Gott loves to bake and is a co-president of the Baking A Difference club at WAHS. The other co-presidents are Angelina Gao and Lindsey Corbeil. Baking A Difference aims to raise money for charity through bake sales. She enjoys baking almost anything, but last year, she was diagnosed with celiac disease which has made baking a lot more difficult.
“I still can make macarons now because they don’t have any gluten in them. I really like making macarons. I like making and decorating cakes… I’m not picky about what I make,” Gott said.
Q: How did you join Baking A Difference?
A: “So in my sophomore year, I think that I was at, like, the club poster making event in the beginning of the year. I think that was at that with a couple of friends, for no particular reason, and one of my friends was helping out a senior…with a poster, and she was like, ‘Oh, you should become a co-leader with us’. So, I became a co-leader of Baking A Difference in sophomore year… And we brought in another one of my friends. And then we just kept going.”
Q: How do you feel Baking A Difference impacts the community?
A: “Since the beginning, the goals have been to donate money to charities or help those who need it. We’ve done so through bake sales and participating in the Western fundraisers by selling baked goods. And I think that definitely in the first two years we’ve done a better job. It’s been hard to keep participation in numbers. So, a lot of the time it ends up that the three of us just do the baking.”
Q: When did you learn that you had celiac disease?
A: “Last year, right before winter break. So I think December 18th. Um, I had had it for a year beforehand, and my pediatrician kind of convinced me that I didn’t have it, but she tested me, like, just to be sure. And then it came back overwhelmingly positive, like, ‘you have celiac disease 52 times what a normal celiac person would have.’ So, yeah, it’s been rough, but my health has definitely improved over the past year, and I was anemic for, like, 5 years, and it got worse because of celiac, but I just got labs back, like, 2 days ago, the anemia is gone.”
Q: How has your celiac disease affected your baking?

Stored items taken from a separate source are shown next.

==> src/rtl/sphere_deposition_landing_top_defines.svh <==
// ----------------------------------------------------------------------------
// Sphere deposition landing: assertion macros
// Concurrent check helpers shared by the asserting files.
// ----------------------------------------------------------------------------
`ifndef SPHERE_DEPOSITION_LANDING_TOP_DEFINES_SVH
`define SPHERE_DEPOSITION_LANDING_TOP_DEFINES_SVH

// implication checked in the same cycle
`define SDL_ASSERT_NOW(label, clk, rst, ante, cons, msg) \
   label: assert property (@(posedge clk) disable iff (rst) (ante) |-> (cons)) \
      else $error(msg);

// implication checked in the next cycle
`define SDL_ASSERT_NEXT(label, clk, rst, ante, cons, msg) \
   label: assert property (@(posedge clk) disable iff (rst) (ante) |=> (cons)) \
      else $error(msg);

`endif

==> src/rtl/sdl_pkg.sv <==
`timescale 1ns / 1ps
// ----------------------------------------------------------------------------
// Sphere deposition landing package
// Shared widths, codes and types.
// ----------------------------------------------------------------------------
package sdl_pkg;

   localparam int MAX_SPHERES = 4096;
   localparam int FRAC_BITS   = 12;
   localparam int IDX_W       = $clog2(MAX_SPHERES);
   localparam int CNT_W       = IDX_W + 1;
   localparam int POS_W       = 20;
   localparam int RAD_W       = 16;
   localparam int HGT_W       = 22;
   localparam int CELL_W      = 8;
   localparam int RS_W        = RAD_W + 1;
   localparam int PROD_W      = 2 * POS_W;
   localparam int D2_W        = PROD_W + 1;
   localparam int RADICAND_W  = 2 * RS_W;
   localparam int ROOT_W      = RS_W;
   localparam int HACC_W      = HGT_W + 1;
   localparam int CSR_IDX_W   = 2;

   localparam logic [CSR_IDX_W-1:0] CSR_GRID_X       = 2'd0;
   localparam logic [CSR_IDX_W-1:0] CSR_GRID_Y       = 2'd1;
   localparam logic [CSR_IDX_W-1:0] CSR_HEIGHT_LIMIT = 2'd2;

   localparam logic [CELL_W-1:0] GRID_X_RESET       = 8'd64;
   localparam logic [CELL_W-1:0] GRID_Y_RESET       = 8'd64;
   localparam logic [HGT_W-1:0]  HEIGHT_LIMIT_RESET = 22'd262144;

   typedef enum logic [1:0] {
      ST_PLACED  = 2'd0,
      ST_OUTSIDE = 2'd1,
      ST_ABOVE   = 2'd2,
      ST_FULL    = 2'd3
   } status_type;

   typedef enum logic [3:0] {
      S_IDLE,
      S_RD,
      S_MX,
      S_MY,
      S_MR,
      S_CMP,
      S_SQ,
      S_ACC,
      S_FIN
   } state_type;

   typedef struct packed {
      logic [POS_W-1:0] x;
      logic [POS_W-1:0] y;
      logic [HGT_W-1:0] z;
      logic [RAD_W-1:0] r;
   } entry_type;

endpackage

A: “So, before my celiac disease, I was really into baking. And I bake a lot and I would say that I was pretty good at baking, and like I would make pastries and all that stuff. Um, and it’s definitely been a hard adjustment because having gluten in baked goods is like the protein that binds stuff together and makes it actually good. Um, so without gluten, substituting has led to some kind of not good results, but I have found a couple of things that I can bake successfully. And it’s been a slow journey, and it kind of feels like I’m learning how to bake all over again in a much more science-based manner instead of just being able to go like by eye, but [I’m] working through it.”